Problem requirements ->
Below are some records. Copy every line in them that holds "clock".

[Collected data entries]

This design comes from an exercise in tuning for a short achievable clock period and few clock cycles on the open sky130 flow, not from production work.
Function was checked by simulation only, so behaviour that the tests miss may differ from the original.

==> module pn_alu_small, before the edit <==
module pn_alu_small #(
    parameter int W = pn_pkg::PN_DATA_W
) (
    input  pn_pkg::pn_data_t lhs,
    input  logic [3:0]       op_oh,
    input  logic [2:0]       val,
    output pn_pkg::pn_data_t result
);
    localparam int U = W - 3;
    logic [W-1:0]   a;
    logic [U-1:0]   hi, hi_p, hi_m;
    logic [W-1:0]   a3, a5, a7;
    logic [8*W-1:0] c_add, c_sub, c_mul, c_abs;
    logic [W-1:0]   r_add, r_sub, r_mul, r_abs;
    assign a    = lhs;
    assign hi   = a[W-1:3];
    assign hi_p = hi + 1'b1;
    assign hi_m = hi - 1'b1;
    assign a3 = a + {a[W-2:0], 1'b0};
    assign a5 = a + {a[W-3:0], 2'b0};
    assign a7 = {a[W-4:0], 3'b0} - a;
    for (genvar v = 0; v < 8; v++) begin : g_val
        localparam logic [3:0] V4 = v;
        localparam logic [4:0] N5 = 5'(1 - v);
        logic [3:0]   ls, ld;
        logic [4:0]   ln;
        logic [W-1:0] s, d, ns, m;
        assign ls = {1'b0, a[2:0]} + V4;
        assign s  = {ls[3] ? hi_p : hi, ls[2:0]};
        assign ld = {1'b0, a[2:0]} - V4;
        assign d  = {ld[3] ? hi_m : hi, ld[2:0]};
        assign ln = {2'b00, ~a[2:0]} + N5;
        always_comb begin
            case (ln[4:3])
                2'b01:   ns = {~hi_m, ln[2:0]};
                2'b11:   ns = {~hi_p, ln[2:0]};
                default: ns = {~hi, ln[2:0]};
            endcase
        end
        case (v)
            0:       assign m = '0;
            1:       assign m = a;
            2:       assign m = {a[W-2:0], 1'b0};
            3:       assign m = a3;
            4:       assign m = {a[W-3:0], 2'b0};
            5:       assign m = a5;
            6:       assign m = {a3[W-2:0], 1'b0};
            default: assign m = a7;
        endcase
        assign c_add[v*W +: W] = s;
        assign c_sub[v*W +: W] = d;
        assign c_mul[v*W +: W] = m;
        assign c_abs[v*W +: W] = s[W-1] ? ns : s;
    end
    assign r_add = c_add[val*W +: W];
    assign r_sub = c_sub[val*W +: W];
    assign r_mul = c_mul[val*W +: W];
    assign r_abs = c_abs[val*W +: W];
    assign result = ({W{op_oh[0]}} & r_add)
                  | ({W{op_oh[1]}} & r_sub)
                  | ({W{op_oh[2]}} & r_mul)
                  | ({W{op_oh[3]}} & r_abs);
endmodule
This design comes from an exercise in tuning for small area, a short achievable clock period and few clock cycles on the open sky130 flow, not from production work. Power and IR drop assume default switching activity.

==> flow/design.v <==
`timescale 1ns/10ps
package feeder_pkg;
    typedef logic [15:0]  word_t;
    typedef logic [255:0] half_line_t;
    typedef logic [511:0] line_t;
    typedef logic [31:0]  dram_addr_t;
    typedef logic [14:0]  len_t;
    typedef logic [7:0]   cmd_t;
    localparam int LINE_BYTES     = 64;
    localparam int WORDS_PER_LINE = 32;
    localparam cmd_t CMD_WRITE_INPUT  = 8'd9;
    localparam cmd_t CMD_WRITE_WEIGHT = 8'd10;
    typedef enum logic [1:0] {
        REQ_IDLE,
        REQ_WAIT_FIFO,
        REQ_SEND
    } req_state_t;
    typedef enum logic [1:0] {
        FEED_IDLE,
        FEED_WAIT_DATA,
        FEED_ISSUE,
        FEED_POP
    } feed_state_t;
endpackage
`timescale 1ns/10ps
package mmio_map_pkg;
    typedef logic [31:0] bus_addr_t;
    typedef logic [31:0] bus_data_t;
    localparam bus_addr_t RD_ADDR_REG      = 32'hC400_2024;
    localparam bus_addr_t RD_LEN_REG       = 32'hC400_2028;
    localparam bus_addr_t RD_START_REG     = 32'hC400_2030;
    localparam bus_addr_t SRAM_IDX_CLR_REG = 32'hC400_2034;
    localparam bus_addr_t DATA_TYPE_REG    = 32'hC400_2038;
    localparam bus_addr_t BUSY_REG         = 32'hC400_0020;
endpackage
`timescale 1ns/10ps
module data_feeder_top (
    input  logic                    clk_i,
    input  logic                    rst_i,
    input  logic                    dev_strobe_i,
    input  mmio_map_pkg::bus_addr_t dev_addr_i,
    input  mmio_map_pkg::bus_data_t dev_wdata_i,
    output logic                    dev_ready_o,
    output mmio_map_pkg::bus_data_t dev_rdata_o,
    input  logic                    fifo_addr_full_i,
    output logic                    dram_addr_valid_o,
    output feeder_pkg::dram_addr_t  dram_addr_o,
    input  logic                    fifo_data_empty_i,
    input  feeder_pkg::half_line_t  dram_rdata_h_i,
    input  feeder_pkg::half_line_t  dram_rdata_l_i,
    output logic                    fifo_data_rd_en_o,
    output logic                    acc_cmd_valid_o,
    output feeder_pkg::cmd_t        acc_cmd_o,
    output feeder_pkg::word_t       acc_word_o,
    output feeder_pkg::len_t        acc_index_o
);
    logic wr_addr, wr_len, wr_start, wr_clr, wr_type;
    assign wr_addr  = dev_strobe_i && (dev_addr_i == mmio_map_pkg::RD_ADDR_REG);
    assign wr_len   = dev_strobe_i && (dev_addr_i == mmio_map_pkg::RD_LEN_REG);
    assign wr_start = dev_strobe_i && (dev_addr_i == mmio_map_pkg::RD_START_REG);
    assign wr_clr   = dev_strobe_i && (dev_addr_i == mmio_map_pkg::SRAM_IDX_CLR_REG);
    assign wr_type  = dev_strobe_i && (dev_addr_i == mmio_map_pkg::DATA_TYPE_REG);
    logic [31:1] addr_q;         
    logic [14:0] len_q;
    logic        type_q;
    logic        ntype_q;        
    logic        ready_q;
    logic        busy_q;
    logic        busy;
    always_ff @(posedge clk_i) begin
        if (wr_addr) addr_q <= dev_wdata_i[31:1];
    end
    always_ff @(posedge clk_i) begin
        if (rst_i) begin
            len_q   <= '0;
            type_q  <= 1'b0;
            ntype_q <= 1'b1;
        end else begin
            if (wr_len)  len_q  <= dev_wdata_i[14:0];
            if (wr_type) begin
                type_q  <= dev_wdata_i[0];
                ntype_q <= !dev_wdata_i[0];
            end
        end
    end
    always_ff @(posedge clk_i) begin
        ready_q <= dev_strobe_i;
        busy_q  <= busy;
    end
    assign dev_ready_o = ready_q;
    assign dev_rdata_o = {31'b0, busy_q};
    logic        req_go_q;       
    logic        req_first_q;    
    logic        req_more;       
    logic        req_vld_q;
    logic [5:1]  req_lo_q;       
    logic [25:0] req_line_q;     
    logic [9:0]  req_left_q;     
    logic        req_plus_q;     
    logic        req_minus_q;    
    logic        req_rest;       
    logic [5:0]  low_sum;
    logic [4:0]  end_off_q;      
    logic [2:0]  outst_q;        
    logic        pop_q;          
    logic        req_take;
    assign low_sum   = 6'(addr_q[5:1]) + 6'(len_q[4:0]);
    assign req_rest  = req_plus_q || (req_left_q != {9'b0, req_minus_q});
    assign req_more  = req_first_q || (req_go_q && req_rest);
    assign req_take  = req_more && !fifo_addr_full_i && ((outst_q + 3'(req_vld_q)) < 3'd4);
    always_ff @(posedge clk_i) begin
        if (rst_i) begin
            req_go_q    <= 1'b0;
            req_first_q <= 1'b0;
            req_vld_q   <= 1'b0;
            outst_q     <= '0;
        end else begin
            if (wr_start) begin
                req_go_q    <= 1'b1;
                req_first_q <= fifo_addr_full_i;
                req_vld_q   <= !fifo_addr_full_i;
            end else begin
                if (!req_first_q && !req_rest) req_go_q <= 1'b0;
                if (req_take) req_first_q <= 1'b0;
                req_vld_q <= req_take;
            end
            outst_q <= outst_q + 3'(req_vld_q) - 3'(pop_q);
        end
    end
    always_ff @(posedge clk_i) begin
        if (!req_go_q) begin
            req_left_q  <= len_q[14:5];
            req_plus_q  <= low_sum > 6'd32;
            req_minus_q <= low_sum == 6'd0;
        end else if (req_take && !req_first_q) begin
            if (req_plus_q) begin
                req_plus_q <= 1'b0;
            end else begin
                req_left_q <= req_left_q - 10'd1;
            end
        end
    end
    always_ff @(posedge clk_i) begin
        end_off_q <= 5'(low_sum - 6'd1);
    end
    always_ff @(posedge clk_i) begin
        if (!busy) begin
            req_line_q  <= addr_q[31:6];
            req_lo_q    <= addr_q[5:1];
        end else if (req_vld_q) begin
            req_line_q  <= req_line_q + 26'd1;
            req_lo_q    <= '0;
        end
    end
    assign dram_addr_valid_o = req_vld_q;
    assign dram_addr_o       = {req_line_q, req_lo_q, 1'b0};
    logic [3:0]  sel_hi_q;
    logic [7:0]  sel_lo_q;
    logic [3:0]  sel_hi_nx;      
    logic [7:0]  sel_lo_nx;
    logic [3:0]  end_hi;         
    logic [7:0]  end_lo;
    logic        known_q;        
    logic        popdue_q;       
    logic        last_line;
    logic        line_last;
    logic        ll_take;
    logic        take;
    logic        cmd_vld_q;
    logic [15:0] word_sel;
    logic [15:0] word_q;
    logic [14:0] idx_q;
    logic [15:0] words [32];
    always_comb begin
        for (int p = 0; p < 8; p++) begin
            words[2*p]      = dram_rdata_l_i[224-32*p +: 16];
            words[2*p+1]    = dram_rdata_l_i[240-32*p +: 16];
            words[16+2*p]   = dram_rdata_h_i[224-32*p +: 16];
            words[16+2*p+1] = dram_rdata_h_i[240-32*p +: 16];
        end
    end
    always_comb begin
        word_sel = '0;
        for (int k = 0; k < 32; k++) begin
            word_sel = word_sel | (words[k] & {16{sel_hi_q[k/8] && sel_lo_q[k%8]}});
        end
    end
    assign sel_lo_nx = {sel_lo_q[6:0], sel_lo_q[7]};
    assign sel_hi_nx = sel_lo_q[7] ? {sel_hi_q[2:0], sel_hi_q[3]} : sel_hi_q;
    assign end_hi    = 4'b0001 << end_off_q[4:3];
    assign end_lo    = 8'b0000_0001 << end_off_q[2:0];
    assign last_line = !req_more && !req_vld_q && (outst_q == 3'd1);
    assign line_last = (sel_hi_q[3] && sel_lo_q[7]) ||
                       (last_line && (|(sel_hi_q & end_hi)) && (|(sel_lo_q & end_lo)));
    assign ll_take   = (sel_hi_q[3] && sel_lo_q[6]) ||
                       (last_line && (|(sel_hi_nx & end_hi)) && (|(sel_lo_nx & end_lo)));
    assign take      = !popdue_q && !fifo_data_empty_i;
    assign busy      = req_more || req_vld_q || (outst_q != '0) || popdue_q;
    always_ff @(posedge clk_i) begin
        if (rst_i) begin
            known_q   <= 1'b0;
            popdue_q  <= 1'b0;
            pop_q     <= 1'b0;
            cmd_vld_q <= 1'b0;
        end else begin
            known_q   <= !fifo_data_empty_i && !pop_q;
            popdue_q  <= take && line_last && !known_q;
            pop_q     <= take && !pop_q && ((line_last && !known_q) || ll_take);
            cmd_vld_q <= take;
        end
    end
    always_ff @(posedge clk_i) begin
        if (!busy) begin
            sel_hi_q <= 4'b0001 << addr_q[5:4];
            sel_lo_q <= 8'b0000_0001 << addr_q[3:1];
        end else if (take) begin
            sel_hi_q <= sel_hi_nx;
            sel_lo_q <= sel_lo_nx;
        end
    end
    always_ff @(posedge clk_i) begin
        word_q <= word_sel;
    end
    always_ff @(posedge clk_i) begin
        if (rst_i || wr_clr) begin
            idx_q <= '0;
        end else if (cmd_vld_q) begin
            idx_q <= idx_q + 15'd1;
        end
    end
    assign fifo_data_rd_en_o = pop_q;
    assign acc_cmd_valid_o   = cmd_vld_q;
    assign acc_cmd_o         = {4'b0000, 1'b1, 1'b0, type_q, ntype_q};
    assign acc_word_o        = word_q;
    assign acc_index_o       = idx_q;
endmodule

Answer space ->
This design comes from an exercise in tuning for a short achievable clock period and few clock cycles on the open sky130 flow, not from production work.
This design comes from an exercise in tuning for small area, a short achievable clock period and few clock cycles on the open sky130 flow, not from production work. Power and IR drop assume default switching activity.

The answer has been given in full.